Assigned task |
Copy each line of the data below with the word "only".

━━ Materials provided

This is an optimization exercise on Yosys and OpenROAD, whose aim is small area, a short achievable clock period and few clock cycles, not a production implementation.
RTL that was checked went through simulation tests only; none was proved equivalent to the original.
For run 3, only the layout was checked, not whether the RTL still works.

## flow/design.v

```verilog
module sig_engine (
    input  wire         clk,
    input  wire         rst,        
    input  wire         start,
    input  wire [511:0] key,        
    input  wire [6:0]   keylen,     
    input  wire [15:0]  len,        
    input  wire         in_valid,
    input  wire [7:0]   in_data,
    output wire         in_ready,
    output wire         done,
    output wire         err,
    output wire [255:0] mac,
    output wire [15:0]  crc
);
    localparam integer FW = 3;             
    localparam integer NF = 1 << FW;
    localparam [1:0] B_KI = 2'd0,          
                     B_M  = 2'd1,          
                     B_KO = 2'd2,          
                     B_OU = 2'd3;          
    localparam [255:0] IV = {32'h6a09e667, 32'hbb67ae85, 32'h3c6ef372, 32'ha54ff53a,
                             32'h510e527f, 32'h9b05688c, 32'h1f83d9ab, 32'h5be0cd19};
    function [31:0] rotr(input [31:0] x, input integer n);
        rotr = (x >> n) | (x << (32 - n));
    endfunction
    function [31:0] kconst(input [5:0] i);
        case (i)
            6'd0:  kconst = 32'h428a2f98; 6'd1:  kconst = 32'h71374491;
            6'd2:  kconst = 32'hb5c0fbcf; 6'd3:  kconst = 32'he9b5dba5;
            6'd4:  kconst = 32'h3956c25b; 6'd5:  kconst = 32'h59f111f1;
            6'd6:  kconst = 32'h923f82a4; 6'd7:  kconst = 32'hab1c5ed5;
            6'd8:  kconst = 32'hd807aa98; 6'd9:  kconst = 32'h12835b01;
            6'd10: kconst = 32'h243185be; 6'd11: kconst = 32'h550c7dc3;
            6'd12: kconst = 32'h72be5d74; 6'd13: kconst = 32'h80deb1fe;
            6'd14: kconst = 32'h9bdc06a7; 6'd15: kconst = 32'hc19bf174;
            6'd16: kconst = 32'he49b69c1; 6'd17: kconst = 32'hefbe4786;
            6'd18: kconst = 32'h0fc19dc6; 6'd19: kconst = 32'h240ca1cc;
            6'd20: kconst = 32'h2de92c6f; 6'd21: kconst = 32'h4a7484aa;
            6'd22: kconst = 32'h5cb0a9dc; 6'd23: kconst = 32'h76f988da;
            6'd24: kconst = 32'h983e5152; 6'd25: kconst = 32'ha831c66d;
            6'd26: kconst = 32'hb00327c8; 6'd27: kconst = 32'hbf597fc7;
            6'd28: kconst = 32'hc6e00bf3; 6'd29: kconst = 32'hd5a79147;
            6'd30: kconst = 32'h06ca6351; 6'd31: kconst = 32'h14292967;
            6'd32: kconst = 32'h27b70a85; 6'd33: kconst = 32'h2e1b2138;
            6'd34: kconst = 32'h4d2c6dfc; 6'd35: kconst = 32'h53380d13;
            6'd36: kconst = 32'h650a7354; 6'd37: kconst = 32'h766a0abb;
            6'd38: kconst = 32'h81c2c92e; 6'd39: kconst = 32'h92722c85;
            6'd40: kconst = 32'ha2bfe8a1; 6'd41: kconst = 32'ha81a664b;
            6'd42: kconst = 32'hc24b8b70; 6'd43: kconst = 32'hc76c51a3;
            6'd44: kconst = 32'hd192e819; 6'd45: kconst = 32'hd6990624;
            6'd46: kconst = 32'hf40e3585; 6'd47: kconst = 32'h106aa070;
            6'd48: kconst = 32'h19a4c116; 6'd49: kconst = 32'h1e376c08;
            6'd50: kconst = 32'h2748774c; 6'd51: kconst = 32'h34b0bcb5;
            6'd52: kconst = 32'h391c0cb3; 6'd53: kconst = 32'h4ed8aa4a;
            6'd54: kconst = 32'h5b9cca4f; 6'd55: kconst = 32'h682e6ff3;
            6'd56: kconst = 32'h748f82ee; 6'd57: kconst = 32'h78a5636f;
            6'd58: kconst = 32'h84c87814; 6'd59: kconst = 32'h8cc70208;
            6'd60: kconst = 32'h90befffa; 6'd61: kconst = 32'ha4506ceb;
            6'd62: kconst = 32'hbef9a3f7; default: kconst = 32'hc67178f2;
        endcase
    endfunction
    reg          busy;        
    reg          done_q, err_q;
    reg  [31:0]  H [0:7];
    reg  [31:0]  a, b, c, d, e, f, g, h;
    reg  [31:0]  win [0:15];  
    reg  [31:0]  kw;
    reg          wv;          
    reg          kv;          
    reg  [15:0]  rem;         
    reg  [1:0]   bidx;        
    reg  [23:0]  acc;
    reg          padw;        
    reg  [15:0]  crc_q;
    reg  [3:0]   dwr;         
    reg  [32:0]  fifo [0:NF-1];   
    reg  [FW-1:0] wp, rp;
    reg  [FW:0]  fcnt;
    reg  [1:0]   pt;          
    reg  [5:0]   jp;          
    reg          padp;        
    reg          pfin;        
    reg          pend;        
    reg  [5:0]   jk;
    reg  [1:0]   rt;          
    reg  [5:0]   jr;
    reg          fa;          
    wire        ffull  = fcnt[FW];
    wire        fempty = (fcnt == 0);
    wire        in_on  = busy && (rem != 16'd0);
    assign in_ready = in_on && !(bidx == 2'd3 && ffull);
    wire        take   = in_valid && in_ready;
    wire        wr_word = take && (bidx == 2'd3);
    wire        flush  = busy && (rem == 16'd0) && !padw && !ffull;
    wire        wr_dig = (dwr != 4'd0);
    wire        fwr    = wr_word || flush || wr_dig;
    reg  [31:0] flush_word;
    always @(*) begin
        case (bidx)
            2'd0:    flush_word = 32'h80000000;
            2'd1:    flush_word = {acc[7:0], 24'h800000};
            2'd2:    flush_word = {acc[15:0], 16'h8000};
            default: flush_word = {acc[23:0], 8'h80};
        endcase
    end
    wire        dig_a  = (dwr > 4'd4);
    wire [32:0] fwdata = wr_word ? {1'b0, acc, in_data} :
                         flush   ? {1'b1, flush_word} :
                                   {1'b0, dig_a ? H[3] : H[7]};
    reg  [15:0] crc_next;
    integer ci;
    always @(*) begin
        crc_next = crc_q ^ {in_data, 8'h00};
        for (ci = 0; ci < 8; ci = ci + 1)
            crc_next = crc_next[15] ? ((crc_next << 1) ^ 16'h1021) : (crc_next << 1);
    end
    wire [31:0] w1  = win[1];
    wire [31:0] w14 = win[14];
    wire [31:0] s0_w = rotr(w1, 7) ^ rotr(w1, 18) ^ (w1 >> 3);
    wire [31:0] s1_w = rotr(w14, 17) ^ rotr(w14, 19) ^ (w14 >> 10);
    function [63:0] csa(input [31:0] x, input [31:0] y, input [31:0] z);
        csa = {((x & y) | (x & z) | (y & z)) << 1, x ^ y ^ z};
    endfunction
    wire [63:0] sw1 = csa(win[9], win[0], s0_w);
    wire [63:0] sw2 = csa(sw1[31:0], sw1[63:32], s1_w);
    wire [31:0] w_sched = sw2[31:0] + sw2[63:32];
    reg  [31:0] kword;
    integer kb;
    always @(*) begin
        for (kb = 0; kb < 4; kb = kb + 1)
            kword[31 - 8*kb -: 8] = (({jp[3:0], 2'b00} + kb) < keylen) ?
                                    key[{jp[3:0], 2'b00, 3'b000} + 8*kb +: 8] : 8'h00;
    end
    wire [31:0] kpad = (pt == B_KO) ? 32'h5c5c5c5c : 32'h36363636;
    wire [19:0] bitlen = {len + 17'd64, 3'b000};
    wire [FW-1:0] ra  = (pt == B_OU) ? {{(FW-3){1'b0}}, jp[2], ~jp[1:0]} : rp;
    wire [32:0]   fhd = fifo[ra];
    reg  [31:0] src;
    reg         src_ok;
    reg         src_fifo;
    always @(*) begin
        src      = 32'h0;
        src_ok   = 1'b1;
        src_fifo = 1'b0;
        if (jp[5:4] != 2'b00) begin
            src = w_sched;
        end else begin
            case (pt)
                B_KI, B_KO: src = kword ^ kpad;
                B_M: begin
                    if (!padp) begin
                        src      = fhd[31:0];
                        src_ok   = !fempty;
                        src_fifo = 1'b1;
                    end else if (jp[3:0] == 4'd15 && pfin) begin
                        src = {12'h000, bitlen};
                    end
                end
                default: begin
                    if (!jp[3]) begin
                        src      = fhd[31:0];
                        src_ok   = !fempty;
                        src_fifo = 1'b1;
                    end else if (jp[3:0] == 4'd8) begin
                        src = 32'h80000000;
                    end else if (jp[3:0] == 4'd15) begin
                        src = 32'h00000300;
                    end
                end
            endcase
        end
    end
    wire round_fire = kv && !fa;
    wire kw_fire    = wv && (!kv || round_fire);
    wire push_fire  = busy && !pend && src_ok && (!wv || kw_fire);
    wire frd        = push_fire && src_fifo;
    wire [31:0] sum1 = rotr(e, 6) ^ rotr(e, 11) ^ rotr(e, 25);
    wire [31:0] ch   = (e & f) ^ (~e & g);
    wire [31:0] sum0 = rotr(a, 2) ^ rotr(a, 13) ^ rotr(a, 22);
    wire [31:0] maj  = (a & b) ^ (a & c) ^ (b & c);
    wire [63:0] ra1 = csa(h, kw, ch);
    wire [63:0] ra2 = csa(maj, sum0, sum1);
    wire [63:0] ra3 = csa(ra1[31:0], ra1[63:32], ra2[31:0]);
    wire [63:0] ra4 = csa(ra3[31:0], ra3[63:32], ra2[63:32]);
    wire [31:0] a_new = ra4[31:0] + ra4[63:32];
    wire [63:0] re1 = csa(d, h, kw);
    wire [63:0] re2 = csa(re1[31:0], re1[63:32], ch);
    wire [63:0] re3 = csa(re2[31:0], re2[63:32], sum1);
    wire [31:0] e_new = re3[31:0] + re3[63:32];
    wire        ff_iv = (rt == B_KI) || (rt == B_KO);
    wire [1:0]  ffi   = fa ? 2'd0 : ~jr[1:0] + 2'd1;   
    reg  [31:0] iva, ive;
    always @(*) begin
        case (ffi)
            2'd0: begin iva = IV[255:224]; ive = IV[127:96]; end
            2'd1: begin iva = IV[223:192]; ive = IV[95:64];  end
            2'd2: begin iva = IV[191:160]; ive = IV[63:32];  end
            default: begin iva = IV[159:128]; ive = IV[31:0]; end
        endcase
    end
    wire [31:0] suma = (ff_iv ? iva : H[3]) + a;
    wire [31:0] sume = (ff_iv ? ive : H[7]) + e;
    wire        ff_step = fa || (round_fire && jr >= 6'd61);
    wire        last_m = (rt == B_M) && (pt != B_M);
    wire start_ok = start && !busy;
    integer i;
    always @(posedge clk) begin
        if (rst) begin
            busy   <= 1'b0;
            done_q <= 1'b0;
            err_q  <= 1'b0;
        end else begin
            done_q <= 1'b0;
            if (start_ok) begin
                err_q  <= (keylen > 7'd64);
                done_q <= (keylen > 7'd64);
                busy   <= (keylen <= 7'd64);
            end else if (busy && fa && rt == B_OU) begin
                busy   <= 1'b0;
                done_q <= 1'b1;
            end
        end
    end
    always @(posedge clk) begin
        if (start_ok) begin
            rem   <= len;
            bidx  <= 2'd0;
            padw  <= 1'b0;
            crc_q <= 16'hffff;
            dwr   <= 4'd0;
            wp    <= {FW{1'b0}};
            rp    <= {FW{1'b0}};
            fcnt  <= {(FW+1){1'b0}};
            pt    <= B_KI;
            jp    <= 6'd0;
            padp  <= 1'b0;
            pfin  <= 1'b0;
            pend  <= 1'b0;
            jk    <= 6'd0;
            rt    <= B_KI;
            jr    <= 6'd0;
            fa    <= 1'b0;
            wv    <= 1'b0;
            kv    <= 1'b0;
            {a, b, c, d, e, f, g, h} <= IV;
        end else begin
            if (take) begin
                rem   <= rem - 16'd1;
                bidx  <= bidx + 2'd1;
                acc   <= {acc[15:0], in_data};
                crc_q <= crc_next;
            end
            if (flush) begin
                padw <= 1'b1;
                bidx <= 2'd0;
            end
            if (wr_dig) begin
                dwr  <= dwr - 4'd1;
            end
            if (fwr) begin
                fifo[wp] <= fwdata;
                wp <= wp + 1'b1;
            end
            if (last_m && fa) begin
                wp <= {FW{1'b0}};
                rp <= {FW{1'b0}};
            end
            if (frd)
                rp <= rp + 1'b1;
            if (fwr && !frd)
                fcnt <= fcnt + 1'b1;
            else if (!fwr && frd)
                fcnt <= fcnt - 1'b1;
            if (push_fire) begin
                for (i = 0; i < 15; i = i + 1)
                    win[i] <= win[i+1];
                win[15] <= src;
                jp <= jp + 6'd1;
                if (pt == B_M && jp[5:4] == 2'b00) begin
                    if (!padp) begin
                        if (fhd[32]) begin
                            padp <= 1'b1;
                            if (jp[3:0] <= 4'd13)
                                pfin <= 1'b1;
                        end
                    end else if (jp[3:0] == 4'd0) begin
                        pfin <= 1'b1;
                    end
                end
                if (jp == 6'd63) begin
                    case (pt)
                        B_KI: pt <= B_M;
                        B_M:  if (pfin) pt <= B_KO;
                        B_KO: pt <= B_OU;
                        default: pend <= 1'b1;
                    endcase
                end
            end
            if (kw_fire) begin
                kw <= kconst(jk) + win[15];
                jk <= jk + 6'd1;
            end
            if (push_fire)
                wv <= 1'b1;
            else if (kw_fire)
                wv <= 1'b0;
            if (kw_fire)
                kv <= 1'b1;
            else if (round_fire)
                kv <= 1'b0;
            if (round_fire) begin
                h <= g; g <= f; f <= e; e <= e_new;
                d <= c; c <= b; b <= a; a <= a_new;
                jr <= jr + 6'd1;
                if (jr == 6'd63)
                    fa <= 1'b1;
            end
            if (ff_step || (wr_dig && dig_a)) begin
                H[0] <= suma; H[1] <= H[0]; H[2] <= H[1]; H[3] <= H[2];
            end
            if (ff_step || (wr_dig && !dig_a)) begin
                H[4] <= sume; H[5] <= H[4]; H[6] <= H[5]; H[7] <= H[6];
            end
            if (fa) begin
                fa <= 1'b0;
                if (last_m) begin
                    {a, b, c, d, e, f, g, h} <= IV;
                    dwr <= 4'd8;
                end else begin
                    {a, b, c, d, e, f, g, h} <= {suma, H[0], H[1], H[2], sume, H[4], H[5], H[6]};
                end
                case (rt)
                    B_KI: rt <= B_M;
                    B_M:  if (last_m) rt <= B_KO;
                    B_KO: rt <= B_OU;
                    default: ;
                endcase
            end
        end
    end
    assign done = done_q;
    assign err  = err_q;
    assign mac  = {H[0], H[1], H[2], H[3], H[4], H[5], H[6], H[7]};
    assign crc  = crc_q;
endmodule
```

━━━━

Your response |
RTL that was checked went through simulation tests only; none was proved equivalent to the original.
For run 3, only the layout was checked, not whether the RTL still works.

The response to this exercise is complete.